IoMT Enabled Advanced Cyber-attack Detection Model (iACDM) for secure Healthcare System
S Shanmugapriya, K Senthil
Abstract
The newest technology enabling patient life quality improvement functions through tele-health treatments that do not require specific time or space settings. Medical data exchanges over the Internet of Medical Things (IoMT) platform when using embedded products and sensors and actuators. Medical devices that fall under the category of Internet of Medical Things create safety and privacy concerns among patients because they are vulnerable to security threats. Security stands as an essential factor that determines the successful integration of IoMT technology into current healthcare systems. Security measures must be developed immediately to defend against peripheral network attacks of the IoMT system. Traditional approaches to protecting sensitive information have multiple weaknesses when used as data security methods. Attack detection for IoMT becomes more efficient based on the application of machine learning (ML) and artificial intelligence (AI). This paper demonstrates a new secure healthcare system design which implements iACDM as an IoMT-enabled advanced cyber-attack detection model.

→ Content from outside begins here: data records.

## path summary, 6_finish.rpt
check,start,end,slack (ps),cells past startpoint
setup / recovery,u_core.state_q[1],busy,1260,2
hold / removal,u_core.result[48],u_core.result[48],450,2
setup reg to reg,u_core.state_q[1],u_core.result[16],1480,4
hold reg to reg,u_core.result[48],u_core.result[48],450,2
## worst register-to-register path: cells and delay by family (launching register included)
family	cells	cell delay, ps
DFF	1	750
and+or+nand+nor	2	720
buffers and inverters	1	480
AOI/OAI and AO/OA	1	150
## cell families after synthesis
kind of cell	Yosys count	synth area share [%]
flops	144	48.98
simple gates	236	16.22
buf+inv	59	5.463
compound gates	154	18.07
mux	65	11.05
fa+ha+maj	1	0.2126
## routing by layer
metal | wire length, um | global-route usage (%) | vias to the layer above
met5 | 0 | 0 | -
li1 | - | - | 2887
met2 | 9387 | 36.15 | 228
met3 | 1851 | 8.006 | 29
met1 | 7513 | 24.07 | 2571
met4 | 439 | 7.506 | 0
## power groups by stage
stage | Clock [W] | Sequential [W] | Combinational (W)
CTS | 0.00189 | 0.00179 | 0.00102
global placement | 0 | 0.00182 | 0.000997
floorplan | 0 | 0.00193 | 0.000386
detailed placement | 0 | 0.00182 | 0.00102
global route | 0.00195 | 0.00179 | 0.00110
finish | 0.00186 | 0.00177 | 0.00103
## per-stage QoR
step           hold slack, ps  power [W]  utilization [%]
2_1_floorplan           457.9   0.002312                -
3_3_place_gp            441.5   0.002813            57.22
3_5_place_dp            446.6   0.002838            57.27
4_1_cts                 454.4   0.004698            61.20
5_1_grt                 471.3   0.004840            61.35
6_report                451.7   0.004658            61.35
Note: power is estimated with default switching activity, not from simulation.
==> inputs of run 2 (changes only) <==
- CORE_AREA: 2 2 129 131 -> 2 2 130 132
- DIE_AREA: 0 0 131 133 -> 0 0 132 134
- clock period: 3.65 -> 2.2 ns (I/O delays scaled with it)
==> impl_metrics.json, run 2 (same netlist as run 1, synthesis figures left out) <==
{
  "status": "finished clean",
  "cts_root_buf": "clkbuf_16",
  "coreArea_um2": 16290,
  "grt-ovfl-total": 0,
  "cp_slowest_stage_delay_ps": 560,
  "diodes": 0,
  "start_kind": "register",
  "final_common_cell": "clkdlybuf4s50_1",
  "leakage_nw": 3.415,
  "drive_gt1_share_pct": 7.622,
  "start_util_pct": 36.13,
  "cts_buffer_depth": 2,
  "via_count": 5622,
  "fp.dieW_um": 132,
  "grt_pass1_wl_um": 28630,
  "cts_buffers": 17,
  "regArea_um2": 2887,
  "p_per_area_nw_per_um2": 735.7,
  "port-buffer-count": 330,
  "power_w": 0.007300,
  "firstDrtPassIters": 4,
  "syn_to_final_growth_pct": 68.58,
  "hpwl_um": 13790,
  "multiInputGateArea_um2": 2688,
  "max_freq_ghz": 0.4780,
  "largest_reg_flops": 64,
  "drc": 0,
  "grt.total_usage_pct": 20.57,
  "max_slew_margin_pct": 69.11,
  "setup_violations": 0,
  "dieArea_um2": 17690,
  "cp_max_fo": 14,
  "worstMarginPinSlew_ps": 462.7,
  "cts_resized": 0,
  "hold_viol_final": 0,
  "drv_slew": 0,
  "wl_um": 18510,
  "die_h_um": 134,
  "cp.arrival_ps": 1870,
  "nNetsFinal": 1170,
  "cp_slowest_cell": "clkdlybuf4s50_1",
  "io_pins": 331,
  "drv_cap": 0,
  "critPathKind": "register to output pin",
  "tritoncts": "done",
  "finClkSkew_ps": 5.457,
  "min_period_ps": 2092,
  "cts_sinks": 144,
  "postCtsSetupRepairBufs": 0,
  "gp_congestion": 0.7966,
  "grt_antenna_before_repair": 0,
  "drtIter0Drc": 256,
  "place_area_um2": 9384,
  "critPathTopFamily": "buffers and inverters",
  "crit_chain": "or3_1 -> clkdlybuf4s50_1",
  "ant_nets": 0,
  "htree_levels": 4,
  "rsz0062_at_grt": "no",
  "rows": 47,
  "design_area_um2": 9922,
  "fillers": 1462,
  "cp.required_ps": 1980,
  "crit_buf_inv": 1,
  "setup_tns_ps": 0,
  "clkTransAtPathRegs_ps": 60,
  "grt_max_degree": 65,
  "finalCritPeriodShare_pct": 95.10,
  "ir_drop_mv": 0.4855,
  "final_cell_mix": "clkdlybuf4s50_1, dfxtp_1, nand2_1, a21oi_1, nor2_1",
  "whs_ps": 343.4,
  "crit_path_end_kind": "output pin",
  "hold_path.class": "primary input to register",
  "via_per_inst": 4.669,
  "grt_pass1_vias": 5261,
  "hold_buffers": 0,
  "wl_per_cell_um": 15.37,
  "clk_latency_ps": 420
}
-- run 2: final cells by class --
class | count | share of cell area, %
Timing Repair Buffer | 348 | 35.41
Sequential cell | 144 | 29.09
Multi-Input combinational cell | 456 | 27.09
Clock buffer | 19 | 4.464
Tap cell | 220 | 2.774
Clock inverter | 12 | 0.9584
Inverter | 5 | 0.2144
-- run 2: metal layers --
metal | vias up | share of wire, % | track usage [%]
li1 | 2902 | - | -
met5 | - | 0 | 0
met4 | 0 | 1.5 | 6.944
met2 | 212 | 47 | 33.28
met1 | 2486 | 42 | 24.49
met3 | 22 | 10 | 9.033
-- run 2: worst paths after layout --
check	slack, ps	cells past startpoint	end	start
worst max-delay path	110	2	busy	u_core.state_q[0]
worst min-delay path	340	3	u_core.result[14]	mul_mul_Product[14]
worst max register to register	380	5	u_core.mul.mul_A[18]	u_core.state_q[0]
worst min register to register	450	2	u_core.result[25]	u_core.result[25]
**src/rtl/bin_to_bcd4.sv**
```systemverilog
// bin_to_bcd4: iterative double-dabble converter, binary operand to four
// BCD digits plus an overflow code; outputs move only when a conversion ends.
module bin_to_bcd4 #(
   parameter int WIDTH = 16
) (
   input  logic             clk,
   input  logic             rst_n,
   input  logic             start,
   input  logic [WIDTH-1:0] value,
   output logic             busy,
   output logic             done,
   output logic [3:0]       num0,
   output logic [3:0]       num1,
   output logic [3:0]       num2,
   output logic [3:0]       num3,
   output logic [3:0]       error
);

   localparam int CW = $clog2(WIDTH + 1);

   typedef enum logic [1:0] {
      S_IDLE,
      S_SHIFT,
      S_DONE
   } state_t;

   state_t             r_state;
   logic [WIDTH-1:0]   r_sr;
   logic [19:0]        r_bcd;
   logic [CW-1:0]      r_cnt;

   logic [19:0]        w_adj;
   logic [WIDTH+19:0]  w_next;
   logic               w_ovf;

   // add-3 correction on every nibble before the shift
   always_comb begin
      w_adj = r_bcd;
      for (int i = 0; i < 5; i++) begin
         if (r_bcd[4*i +: 4] >= 4'd5) begin
            w_adj[4*i +: 4] = r_bcd[4*i +: 4] + 4'd3;
         end
      end
   end

   assign w_next = {w_adj, r_sr} << 1;
   assign w_ovf  = (r_bcd[19:16] != 4'd0) || (r_bcd[15:0] > 16'h9999);

   always_ff @(posedge clk or negedge rst_n) begin
      if (!rst_n) begin
         r_state <= S_IDLE;
         r_sr    <= '0;
         r_bcd   <= '0;
         r_cnt   <= '0;
         busy    <= 1'b0;
         done    <= 1'b0;
         num0    <= 4'd0;
         num1    <= 4'd0;
         num2    <= 4'd0;
         num3    <= 4'd0;
         error   <= 4'd0;
      end else begin
         done <= 1'b0;
         case (r_state)
            S_IDLE: begin
               if (start) begin
                  r_sr    <= value;
                  r_bcd   <= '0;
                  r_cnt   <= CW'(WIDTH);
                  busy    <= 1'b1;
                  r_state <= S_SHIFT;
               end
            end
            S_SHIFT: begin
               r_bcd <= w_next[WIDTH +: 20];
               r_sr  <= w_next[WIDTH-1:0];
               r_cnt <= r_cnt - CW'(1);
               if (r_cnt == CW'(1)) begin
                  r_state <= S_DONE;
               end
            end
            S_DONE: begin
               if (w_ovf) begin
                  error <= 4'd1;
                  num0  <= 4'd0;
                  num1  <= 4'd0;
                  num2  <= 4'd0;
                  num3  <= 4'd0;
               end else begin
                  error <= 4'd0;
                  num0  <= r_bcd[15:12];
                  num1  <= r_bcd[11:8];
                  num2  <= r_bcd[7:4];
                  num3  <= r_bcd[3:0];
               end
               done    <= 1'b1;
               busy    <= 1'b0;
               r_state <= S_IDLE;
            end
            default: begin
               r_state <= S_IDLE;
            end
         endcase
      end
   end

endmodule
```
File: src/rtl/result_drain.sv
// Deskews the staggered column results of a systolic array into whole rows and buffers them in a
// first-word-fall-through FIFO. Optional output rectifier selected by macro DRAIN_RELU_EN.
module result_drain #(
  parameter int SIZE  = 4,
  parameter int DEPTH = 4
) (
  input  logic                          clk,
  input  logic                          rst,
  input  logic                          res_valid,
  input  logic [SIZE*(SIZE+16)-1:0]     result,
  output logic                          out_valid,
  input  logic                          out_ready,
  output logic [SIZE*(SIZE+16)-1:0]     out_data,
  output logic [$clog2(DEPTH+1)-1:0]    count,
  output logic                          overflow
);
  localparam int W  = SIZE + 16;
  localparam int RW = SIZE * W;
  localparam int CW = $clog2(DEPTH + 1);
  localparam int PW = (DEPTH > 1) ? $clog2(DEPTH) : 1;

  logic [RW-1:0] aligned;
  logic          wr_en;

  // Column j arrives j cycles after column 0, so it is delayed SIZE-1-j cycles to line up.
  for (genvar j = 0; j < SIZE; j++) begin : g_col
    localparam int L = SIZE - 1 - j;
    if (L == 0) begin : g_pass
      assign aligned[j*W +: W] = result[j*W +: W];
    end else begin : g_dly
      logic [W-1:0] dl [L];
      always_ff @(posedge clk) begin
        dl[0] <= result[j*W +: W];
        for (int i = 1; i < L; i++) dl[i] <= dl[i-1];
      end
      assign aligned[j*W +: W] = dl[L-1];
    end
  end

  if (SIZE > 1) begin : g_vld
    logic [SIZE-2:0] vsr;
    always_ff @(posedge clk) begin
      if (rst) vsr <= '0;
      else     vsr <= (vsr << 1) | (SIZE-1)'(res_valid);
    end
    assign wr_en = vsr[SIZE-2];
  end else begin : g_novld
    assign wr_en = res_valid;
  end

  logic [RW-1:0] mem [DEPTH];
  logic [PW-1:0] rd_ptr;
  logic [PW-1:0] wr_ptr;
  logic          full;
  logic          pop;
  logic          accept;
  logic          drop;
  logic [RW-1:0] head;

  function automatic logic [PW-1:0] ptr_next(input logic [PW-1:0] p);
    return (p == PW'(DEPTH - 1)) ? '0 : p + 1'b1;
  endfunction

  assign out_valid = (count != '0);
  assign full      = (count == CW'(DEPTH));
  assign pop       = out_valid && out_ready;
  // A full FIFO still takes a row when the head leaves on the same edge.
  assign accept    = wr_en && (!full || pop);
  assign drop      = wr_en && full && !pop;

  always_ff @(posedge clk) begin
    if (rst) begin
      rd_ptr   <= '0;
      wr_ptr   <= '0;
      count    <= '0;
      overflow <= 1'b0;
      for (int i = 0; i < DEPTH; i++) mem[i] <= '0;
    end else begin
      if (accept) begin
        mem[wr_ptr] <= aligned;
        wr_ptr      <= ptr_next(wr_ptr);
      end
      if (pop)  rd_ptr   <= ptr_next(rd_ptr);
      if (drop) overflow <= 1'b1;
      count <= count + CW'(accept) - CW'(pop);
    end
  end

  assign head = mem[rd_ptr];

`ifdef DRAIN_RELU_EN
  for (genvar j = 0; j < SIZE; j++) begin : g_relu
    assign out_data[j*W +: W] = head[j*W + W - 1] ? '0 : head[j*W +: W];
  end
`else
  assign out_data = head;
`endif

endmodule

Cyber-attacks are detected by the proposed model which employs the Crow Search Optimization (CSO) algorithm to adjust its Cascaded Long Short Term Memory (CLSTM) model. The Application of CSO allows model weight and bias parameter adjustments which improves how CLSTM organizes incoming data categories. The current research utilizes isolation forest (IF) to remove outlier observations from the dataset. CSO application leads to substantial diagnostic result improvement in The CLSTM model. The proposed iACDM uses ToN-IoT dataset for conducting experiments and performance evaluations. The proposed model achieved superior attack detection accuracy than existing methods per research classification results.